Spooky Action Ranch Report | Week Thirty-Four 2015

Posted by on October 22, 2015 in Food Production, Lifestyle, Ranch Reports

August 17th to August 23rd, 2015

Wild Grapes

MustangGrapes

The harvest of mustang grapes. The plant does not ripen all at once, but I have yet to perfect any technique for harvesting only the ripe grapes.

The Mustang Grape grows in abundance on our land in the Hill Country of Texas.  It is  native to the area, and we find it growing on tress and shrubs around the property.  There is also a strong and healthy vine that has taken root just outside our vegetable garden, and grows upon the eight foot fence that surrounds it.
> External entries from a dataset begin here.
File: src/rtl/postfix_ctrl.sv
module postfix_ctrl
  import postfix_pkg::*;
#(
  parameter int DEPTH = 16,
  parameter int CNT_W = $clog2(DEPTH + 1),
  parameter int IDX_W = $clog2(DEPTH)
) (
  input  logic             fire,
  input  logic [2:0]       op,
  input  logic [CNT_W-1:0] count,
  output logic [CNT_W-1:0] count_nxt,
  output logic             wr_en,
  output logic [IDX_W-1:0] wr_idx,
  output wsrc_e            wr_src,
  output logic             alu_sub,
  output logic             rsp_set,
  output logic             err_set
);
  localparam logic [CNT_W-1:0] FULL = CNT_W'(DEPTH);

  logic [CNT_W-1:0] below_two;
  logic             empty;
  logic             has_two;

  assign below_two = count - CNT_W'(2);
  assign empty     = (count == '0);
  assign has_two   = (count >= CNT_W'(2));

  always_comb begin
    count_nxt = count;
    wr_en     = 1'b0;
    wr_idx    = '0;
    wr_src    = WSRC_NONE;
    alu_sub   = 1'b0;
    rsp_set   = 1'b0;
    err_set   = 1'b0;
    if (fire) begin
      case (op)
        OPC_PUSH: begin
          if (count == FULL) begin
            err_set = 1'b1;
          end else begin
            wr_en     = 1'b1;
            wr_idx    = count[IDX_W-1:0];
            wr_src    = WSRC_IMM;
            count_nxt = count + CNT_W'(1);
          end
        end
        OPC_ADD, OPC_SUB: begin
          if (!has_two) begin
            err_set = 1'b1;
          end else begin
            wr_en     = 1'b1;
            wr_idx    = below_two[IDX_W-1:0];
            wr_src    = WSRC_ALU;
            alu_sub   = (op == OPC_SUB);
            count_nxt = count - CNT_W'(1);
          end
        end
        OPC_POP: begin
          if (empty) begin
            err_set = 1'b1;
          end else begin
            rsp_set   = 1'b1;
            count_nxt = count - CNT_W'(1);
          end
        end
        OPC_PEEK: begin
          if (empty) err_set = 1'b1;
          else       rsp_set = 1'b1;
        end
        default: ;
      endcase
    end
  end
endmodule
If you are ever lost and needing sustenance in the wilds of Texas, this vine is a pretty identifiable inhabitant of these lands, and the leaves are edible and will give you calories and essential minerals to keep you going.  Check out Foraging Texas for more information and for other plants you might be bale to eat on your next camping trip. 🙂

It is not a very pleasant grape.  It grows small and is somewhat bitter, but the fruits have been known to be used by the European settlers to the area to make mustang wine for a couple of centuries.  This mustang wine is naturally fermented, but sugars are added in abundance, and it is sometimes fortified with a stronger liquor like whiskey.  You might think of it as Texas Port.
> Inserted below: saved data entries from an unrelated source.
<file path="src/rtl/trap_pkg.sv">
`timescale 1ns/1ps
package trap_pkg;
  localparam int XLEN      = 32;
  localparam int CODE_W    = 5;
  localparam int OFF_W     = 12;
  localparam int STAT_EXL  = 1;
  localparam int STAT_BEV  = 22;
  localparam int CAUSE_BD  = 31;
  localparam int CAUSE_CE  = 28;

  localparam logic [CODE_W-1:0] CODE_INT       = 5'd0;
  localparam logic [CODE_W-1:0] CODE_TLB_LD    = 5'd2;
  localparam logic [CODE_W-1:0] CODE_TLB_ST    = 5'd3;
  localparam logic [CODE_W-1:0] CODE_COP_UNUSE = 5'd11;
  localparam logic [CODE_W-1:0] REQ_REFILL_LD  = 5'd30;
  localparam logic [CODE_W-1:0] REQ_REFILL_ST  = 5'd31;

  localparam logic [OFF_W-1:0] OFF_REFILL  = 12'h000;
  localparam logic [OFF_W-1:0] OFF_GENERAL = 12'h180;
  localparam logic [OFF_W-1:0] OFF_INT_ALT = 12'h200;

  typedef struct packed {
    logic              takeExc;
    logic              loadEpc;
    logic              epcBack;
    logic              setBd;
    logic              setExl;
    logic              loadCe;
    logic [CODE_W-1:0] code;
    logic [OFF_W-1:0]  offset;
  } ctlStrobe_t;
endpackage

</file>
<file path="src/rtl/trap_ctrl.sv">
`timescale 1ns/1ps
module trap_ctrl
  import trap_pkg::*;
#(
  parameter bit ALT_INT_ENABLE = 1'b1
) (
  input  logic              excReq,
  input  logic [CODE_W-1:0] excCode,
  input  logic              inDelaySlot,
  input  logic              altIntVector,
  input  logic              exlNow,
  output ctlStrobe_t        strobe
);
  logic isRefill;
  logic altSel;

  generate
    if (ALT_INT_ENABLE) begin : g_alt
      assign altSel = altIntVector;
    end else begin : g_noalt
      assign altSel = 1'b0;
    end
  endgenerate

  assign isRefill = (excCode == REQ_REFILL_LD) || (excCode == REQ_REFILL_ST);

  always_comb begin
    strobe         = '0;
    strobe.takeExc = excReq;
    if (isRefill)
      strobe.code = (excCode == REQ_REFILL_LD) ? CODE_TLB_LD : CODE_TLB_ST;
    else
      strobe.code = excCode;
    strobe.loadCe  = excReq && (excCode == CODE_COP_UNUSE);
    if (isRefill && !exlNow)
      strobe.offset = OFF_REFILL;
    else if (altSel && (excCode == CODE_INT))
      strobe.offset = OFF_INT_ALT;
    else
      strobe.offset = OFF_GENERAL;
    strobe.loadEpc = excReq && !exlNow;
    strobe.epcBack = inDelaySlot;
    strobe.setBd   = excReq && !exlNow && inDelaySlot;
    strobe.setExl  = excReq && !exlNow;
  end
endmodule

</file>
<file path="src/rtl/trap_regs.sv">
`timescale 1ns/1ps
module trap_regs
  import trap_pkg::*;
#(
  parameter logic [XLEN-1:0] BOOT_BASE   = 32'hBFC0_0200,
  parameter logic [XLEN-1:0] RAM_BASE    = 32'h8000_0000,
  parameter logic [XLEN-1:0] RESET_STAT  = 32'h0040_0002
) (
  input  logic            clk,
  input  logic            rst,
  input  ctlStrobe_t      strobe,
  input  logic [XLEN-1:0] excPc,
  input  logic [1:0]      badCopNum,
  input  logic            regWrEn,
  input  logic            regWrSel,
  input  logic [XLEN-1:0] regWrData,
  output logic            redirectValid,
  output logic [XLEN-1:0] redirectAddr,
  output logic            delaySlotClear,
  output logic [XLEN-1:0] epcQ,
  output logic [XLEN-1:0] causeQ,
  output logic [XLEN-1:0] statusQ
);
  localparam logic [XLEN-1:0] CAUSE_CLR = 32'h8000_00FF;
  localparam logic [XLEN-1:0] CE_MASK   = 32'h3 << CAUSE_CE;

  logic [XLEN-1:0] nextCause;
  logic [XLEN-1:0] vecBase;

  assign vecBase = statusQ[STAT_BEV] ? BOOT_BASE : RAM_BASE;

  always_comb begin
    nextCause = (causeQ & ~CAUSE_CLR) | ({{(XLEN-CODE_W){1'b0}}, strobe.code} << 2);
    if (strobe.loadCe)
      nextCause = (nextCause & ~CE_MASK) | ({{(XLEN-2){1'b0}}, badCopNum} << CAUSE_CE);
    if (strobe.setBd)
      nextCause[CAUSE_BD] = 1'b1;
  end

  always_ff @(posedge clk) begin
    if (rst) begin
      statusQ        <= RESET_STAT;
      causeQ         <= '0;
      epcQ           <= '0;
      redirectValid  <= 1'b0;
      redirectAddr   <= '0;
      delaySlotClear <= 1'b0;
    end else begin
      redirectValid  <= strobe.takeExc;
      delaySlotClear <= strobe.setBd;
      if (strobe.takeExc) begin
        redirectAddr <= vecBase + {{(XLEN-OFF_W){1'b0}}, strobe.offset};
        causeQ       <= nextCause;
        if (strobe.loadEpc)
          epcQ <= strobe.epcBack ? excPc - 32'd4 : excPc;
        if (strobe.setExl)
          statusQ[STAT_EXL] <= 1'b1;
      end else if (regWrEn) begin
        if (regWrSel) causeQ  <= regWrData;
        else          statusQ <= regWrData;
      end
    end
  end


  redirect_follows_req_chk: assert property (@(posedge clk) disable iff (rst)
    redirectValid |-> $past(strobe.takeExc));

  exl_set_after_entry_chk: assert property (@(posedge clk) disable iff (rst)
    strobe.takeExc |=> statusQ[STAT_EXL]);

  nested_epc_hold_chk: assert property (@(posedge clk) disable iff (rst)
    (strobe.takeExc && statusQ[STAT_EXL]) |=> ($stable(epcQ) && !causeQ[CAUSE_BD] && !delaySlotClear));

  bd_pulse_match_chk: assert property (@(posedge clk) disable iff (rst)
    (redirectValid && causeQ[CAUSE_BD]) |-> delaySlotClear);
endmodule

</file>
<file path="src/rtl/trap_entry_unit.sv">
`timescale 1ns/1ps
module trap_entry_unit
  import trap_pkg::*;
#(
  parameter bit ALT_INT_ENABLE = 1'b1
) (
  input  logic        clk,
  input  logic        rst,
  input  logic        excReq,
  input  logic [4:0]  excCode,
  input  logic [31:0] excPc,
  input  logic        inDelaySlot,
  input  logic [1:0]  badCopNum,
  input  logic        altIntVector,
  input  logic        regWrEn,
  input  logic        regWrSel,
  input  logic [31:0] regWrData,
  output logic        redirectValid,
  output logic [31:0] redirectAddr,
  output logic        delaySlotClear,
  output logic [31:0] epcOut,
  output logic [31:0] causeOut,
  output logic [31:0] statusOut
);
  ctlStrobe_t strobe;

  trap_ctrl #(.ALT_INT_ENABLE(ALT_INT_ENABLE)) u_ctrl (
    .excReq       (excReq),
    .excCode      (excCode),
    .inDelaySlot  (inDelaySlot),
    .altIntVector (altIntVector),
    .exlNow       (statusOut[STAT_EXL]),
    .strobe       (strobe)
  );

  trap_regs u_regs (
    .clk            (clk),
    .rst            (rst),
    .strobe         (strobe),
    .excPc          (excPc),
    .badCopNum      (badCopNum),
    .regWrEn        (regWrEn),
    .regWrSel       (regWrSel),
    .regWrData      (regWrData),
    .redirectValid  (redirectValid),
    .redirectAddr   (redirectAddr),
    .delaySlotClear (delaySlotClear),
    .epcQ           (epcOut),
    .causeQ         (causeOut),
    .statusQ        (statusOut)
  );


  refill_ld_fold_chk: assert property (@(posedge clk) disable iff (rst)
    (excReq && excCode == REQ_REFILL_LD) |=> (causeOut[6:2] == CODE_TLB_LD));

  refill_st_fold_chk: assert property (@(posedge clk) disable iff (rst)
    (excReq && excCode == REQ_REFILL_ST) |=> (causeOut[6:2] == CODE_TLB_ST));
endmodule

</file>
I am somewhat interested in pursuing the traditional method of making this wine, but since we rarely consume alcohol in this household, and almost never add sugar to any of our food, I have so far stayed away from it.  What we have done instead is produce a very nice and rich vinegar.

The very first year we lived here, we collected a strong harvest of the grapes which I juiced and fermented.  Then we brought home a vinegar mother and set her to work on the concoction.  Yeast had at first turned the sugars in the grape juice into alcohol, and then mother of vinegar turns those alcohols into acid. This process takes a couple of months to complete, but if the food for the mother is replenished, she will live on and continue to produce vinegar for quite some time.

Mother of Vinegar

This is the barrel where our mother of vinegar lives and works her magic.

Our mother has continued to produce vinegar since the beginning, and we are now on our ninth generation of vinegar.  Since the first mustang grape infusion, however, we have continued to feed her with a delicious local wine from Becker Vineyards called Iconoclast.  The result is a deep red wine vinegar with very complex flavors, which we very much enjoy in our salads and other cooking.

There is growing realization in our modern world, that bacteria is both a danger and a boon to human life. (even the Washington Post is talking about it, or at least they were in 2012)  Our bodies are a vast ecosystem of bacterial life, and the bacteria which create the acetic acid of vinegar are an important part of that symbiotic relationship.  Naturally fermented foods were a regular part of the human diet until recently when we devised new technologies for food preservation.  The fermentation process breaks down the nutrients in food to make them more digestible to the human body at the same time rendering it less digestible to the nasty bugs which can cause disease and illness.

I am glad that we are able to bring naturally fermented foods back into our diet, and we are currently fermenting cucumbers into pickles, peppers into hot sauce, and growing cabbage which will someday go into a jar to become naturally fermented sauerkraut!